» **Problem**: Copy every record below exactly.

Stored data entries
## src/rtl/hazard_ctrl.sv

```systemverilog
// hazard_ctrl
//   Pipeline hazard / stall controller. Produces the write-enable (stall_n)
//   and bubble (flush) controls for the IF/ID, ID/EX, EX/MEM and MEM/WB
//   pipeline registers.
//   - Load-use: EX load whose destination feeds an ID source -> one bubble.
//   - Taken branch resolved in ID -> flush IF/ID.
//   - Unacknowledged data-memory access -> freeze the front of the pipe and
//     bubble MEM/WB until the ack arrives.
//   - HLT in ID -> drain EX/MEM/WB for DRAIN_CYC cycles, then halt.
//   - Memory wait of TIMEOUT cycles -> sticky error.
//   Ports:
//     clk, rst_n                   clock, async active-low reset
//     id_rs_reg/id_rt_reg          ID source registers
//     id_uses_rs/id_uses_rt        ID source register valid
//     id_halt, id_branch_taken     HLT / taken branch in ID
//     ex_rd, ex_mem_read,
//     ex_WriteReg                  EX destination and load/writeback flags
//     mem_req, mem_ack             MEM access in flight / completes
//     if_stall_n .. mem_wb_flush   pipeline register controls
//     halted, mem_timeout          status
//     stall_count                  saturating count of IF stall cycles
module hazard_ctrl #(
   parameter int DRAIN_CYC = 3,
   parameter int TIMEOUT   = 64,
   parameter int CNT_W     = 16
) (
   input  logic             clk,
   input  logic             rst_n,
   input  logic [3:0]       id_rs_reg,
   input  logic [3:0]       id_rt_reg,
   input  logic             id_uses_rs,
   input  logic             id_uses_rt,
   input  logic             id_halt,
   input  logic             id_branch_taken,
   input  logic [3:0]       ex_rd,
   input  logic             ex_mem_read,
   input  logic             ex_WriteReg,
   input  logic             mem_req,
   input  logic             mem_ack,
   output logic             if_stall_n,
   output logic             if_id_flush,
   output logic             id_ex_stall_n,
   output logic             id_ex_flush,
   output logic             ex_mem_stall_n,
   output logic             mem_wb_flush,
   output logic             halted,
   output logic             mem_timeout,
   output logic [CNT_W-1:0] stall_count
);

   localparam int WW = (TIMEOUT > 1) ? $clog2(TIMEOUT) : 1;
   localparam int DW = (DRAIN_CYC > 1) ? $clog2(DRAIN_CYC) : 1;
   localparam logic [WW-1:0] WAIT_LAST  = WW'(TIMEOUT - 1);
   localparam logic [DW-1:0] DRAIN_LOAD = DW'(DRAIN_CYC - 1);

   typedef enum logic [1:0] {RUN, DRAIN, HALTED, ERROR} state_t;

   state_t            state_q;
   logic [WW-1:0]     wait_cnt_q;
   logic [DW-1:0]     drain_cnt_q;
   logic [CNT_W-1:0]  stall_cnt_q;

   logic mem_wait;
   logic load_use;
   logic active;

   assign mem_wait = mem_req & ~mem_ack;
   // r0 is hardwired zero, so a load targeting it never creates a dependency
   assign load_use = ex_mem_read & ex_WriteReg & (ex_rd != 4'd0) &
                     ((id_uses_rs & (id_rs_reg == ex_rd)) |
                      (id_uses_rt & (id_rt_reg == ex_rd)));
   assign active   = (state_q == RUN) || (state_q == DRAIN);

   // Pipeline controls. Priority: mem_wait > load_use > halt/drain > branch.
   always_comb begin
      if_stall_n     = 1'b1;
      id_ex_stall_n  = 1'b1;
      ex_mem_stall_n = 1'b1;
      if_id_flush    = 1'b0;
      id_ex_flush    = 1'b0;
      mem_wb_flush   = 1'b0;
      if (active) begin
         if (mem_wait) begin
            // freeze everything upstream of MEM, drop a bubble into WB
            if_stall_n     = 1'b0;
            id_ex_stall_n  = 1'b0;
            ex_mem_stall_n = 1'b0;
            mem_wb_flush   = 1'b1;
         end else if (load_use || (state_q == DRAIN) || id_halt) begin
            // hold IF/ID and feed a bubble into EX; branches are ignored while draining
            if_stall_n  = 1'b0;
            id_ex_flush = 1'b1;
         end else if (id_branch_taken) begin
            if_id_flush = 1'b1;
         end
      end else begin
         if_stall_n     = 1'b0;
         id_ex_stall_n  = 1'b0;
         ex_mem_stall_n = 1'b0;
      end
   end

   assign halted      = (state_q == HALTED);
   assign mem_timeout = (state_q == ERROR);
   assign stall_count = stall_cnt_q;

   always_ff @(posedge clk or negedge rst_n) begin
      if (!rst_n) begin
         state_q     <= RUN;
         wait_cnt_q  <= '0;
         drain_cnt_q <= '0;
         stall_cnt_q <= '0;
      end else if (active) begin
         wait_cnt_q <= mem_wait ? wait_cnt_q + 1'b1 : '0;
         if (!if_stall_n && (stall_cnt_q != {CNT_W{1'b1}}))
            stall_cnt_q <= stall_cnt_q + 1'b1;
         // an ack on the last cycle clears mem_wait, so it beats the timeout
         if (mem_wait && (wait_cnt_q == WAIT_LAST)) begin
            state_q <= ERROR;
         end else if (!mem_wait) begin
            if (state_q == RUN) begin
               if (!load_use && id_halt) begin
                  state_q     <= DRAIN;
                  drain_cnt_q <= DRAIN_LOAD;
               end
            end else if (drain_cnt_q == '0) begin
               state_q <= HALTED;
            end else begin
               drain_cnt_q <= drain_cnt_q - 1'b1;
            end
         end
      end
   end

endmodule

```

» **Task result**:
## src/rtl/hazard_ctrl.sv

```systemverilog
// hazard_ctrl
//   Pipeline hazard / stall controller. Produces the write-enable (stall_n)
//   and bubble (flush) controls for the IF/ID, ID/EX, EX/MEM and MEM/WB
//   pipeline registers.
//   - Load-use: EX load whose destination feeds an ID source -> one bubble.
//   - Taken branch resolved in ID -> flush IF/ID.
//   - Unacknowledged data-memory access -> freeze the front of the pipe and
//     bubble MEM/WB until the ack arrives.
//   - HLT in ID -> drain EX/MEM/WB for DRAIN_CYC cycles, then halt.
//   - Memory wait of TIMEOUT cycles -> sticky error.
//   Ports:
//     clk, rst_n                   clock, async active-low reset
//     id_rs_reg/id_rt_reg          ID source registers
//     id_uses_rs/id_uses_rt        ID source register valid
//     id_halt, id_branch_taken     HLT / taken branch in ID
//     ex_rd, ex_mem_read,
//     ex_WriteReg                  EX destination and load/writeback flags
//     mem_req, mem_ack             MEM access in flight / completes
//     if_stall_n .. mem_wb_flush   pipeline register controls
//     halted, mem_timeout          status
//     stall_count                  saturating count of IF stall cycles
module hazard_ctrl #(
   parameter int DRAIN_CYC = 3,
   parameter int TIMEOUT   = 64,
   parameter int CNT_W     = 16
) (
   input  logic             clk,
   input  logic             rst_n,
   input  logic [3:0]       id_rs_reg,
   input  logic [3:0]       id_rt_reg,
   input  logic             id_uses_rs,
   input  logic             id_uses_rt,
   input  logic             id_halt,
   input  logic             id_branch_taken,
   input  logic [3:0]       ex_rd,
   input  logic             ex_mem_read,
   input  logic             ex_WriteReg,
   input  logic             mem_req,
   input  logic             mem_ack,
   output logic             if_stall_n,
   output logic             if_id_flush,
   output logic             id_ex_stall_n,
   output logic             id_ex_flush,
   output logic             ex_mem_stall_n,
   output logic             mem_wb_flush,
   output logic             halted,
   output logic             mem_timeout,
   output logic [CNT_W-1:0] stall_count
);

   localparam int WW = (TIMEOUT > 1) ? $clog2(TIMEOUT) : 1;
   localparam int DW = (DRAIN_CYC > 1) ? $clog2(DRAIN_CYC) : 1;
   localparam logic [WW-1:0] WAIT_LAST  = WW'(TIMEOUT - 1);
   localparam logic [DW-1:0] DRAIN_LOAD = DW'(DRAIN_CYC - 1);

   typedef enum logic [1:0] {RUN, DRAIN, HALTED, ERROR} state_t;

   state_t            state_q;
   logic [WW-1:0]     wait_cnt_q;
   logic [DW-1:0]     drain_cnt_q;
   logic [CNT_W-1:0]  stall_cnt_q;

   logic mem_wait;
   logic load_use;
   logic active;

   assign mem_wait = mem_req & ~mem_ack;
   // r0 is hardwired zero, so a load targeting it never creates a dependency
   assign load_use = ex_mem_read & ex_WriteReg & (ex_rd != 4'd0) &
                     ((id_uses_rs & (id_rs_reg == ex_rd)) |
                      (id_uses_rt & (id_rt_reg == ex_rd)));
   assign active   = (state_q == RUN) || (state_q == DRAIN);

   // Pipeline controls. Priority: mem_wait > load_use > halt/drain > branch.
   always_comb begin
      if_stall_n     = 1'b1;
      id_ex_stall_n  = 1'b1;
      ex_mem_stall_n = 1'b1;
      if_id_flush    = 1'b0;
      id_ex_flush    = 1'b0;
      mem_wb_flush   = 1'b0;
      if (active) begin
         if (mem_wait) begin
            // freeze everything upstream of MEM, drop a bubble into WB
            if_stall_n     = 1'b0;
            id_ex_stall_n  = 1'b0;
            ex_mem_stall_n = 1'b0;
            mem_wb_flush   = 1'b1;
         end else if (load_use || (state_q == DRAIN) || id_halt) begin
            // hold IF/ID and feed a bubble into EX; branches are ignored while draining
            if_stall_n  = 1'b0;
            id_ex_flush = 1'b1;
         end else if (id_branch_taken) begin
            if_id_flush = 1'b1;
         end
      end else begin
         if_stall_n     = 1'b0;
         id_ex_stall_n  = 1'b0;
         ex_mem_stall_n = 1'b0;
      end
   end

   assign halted      = (state_q == HALTED);
   assign mem_timeout = (state_q == ERROR);
   assign stall_count = stall_cnt_q;

   always_ff @(posedge clk or negedge rst_n) begin
      if (!rst_n) begin
         state_q     <= RUN;
         wait_cnt_q  <= '0;
         drain_cnt_q <= '0;
         stall_cnt_q <= '0;
      end else if (active) begin
         wait_cnt_q <= mem_wait ? wait_cnt_q + 1'b1 : '0;
         if (!if_stall_n && (stall_cnt_q != {CNT_W{1'b1}}))
            stall_cnt_q <= stall_cnt_q + 1'b1;
         // an ack on the last cycle clears mem_wait, so it beats the timeout
         if (mem_wait && (wait_cnt_q == WAIT_LAST)) begin
            state_q <= ERROR;
         end else if (!mem_wait) begin
            if (state_q == RUN) begin
               if (!load_use && id_halt) begin
                  state_q     <= DRAIN;
                  drain_cnt_q <= DRAIN_LOAD;
               end
            end else if (drain_cnt_q == '0) begin
               state_q <= HALTED;
            end else begin
               drain_cnt_q <= drain_cnt_q - 1'b1;
            end
         end
      end
   end

endmodule

```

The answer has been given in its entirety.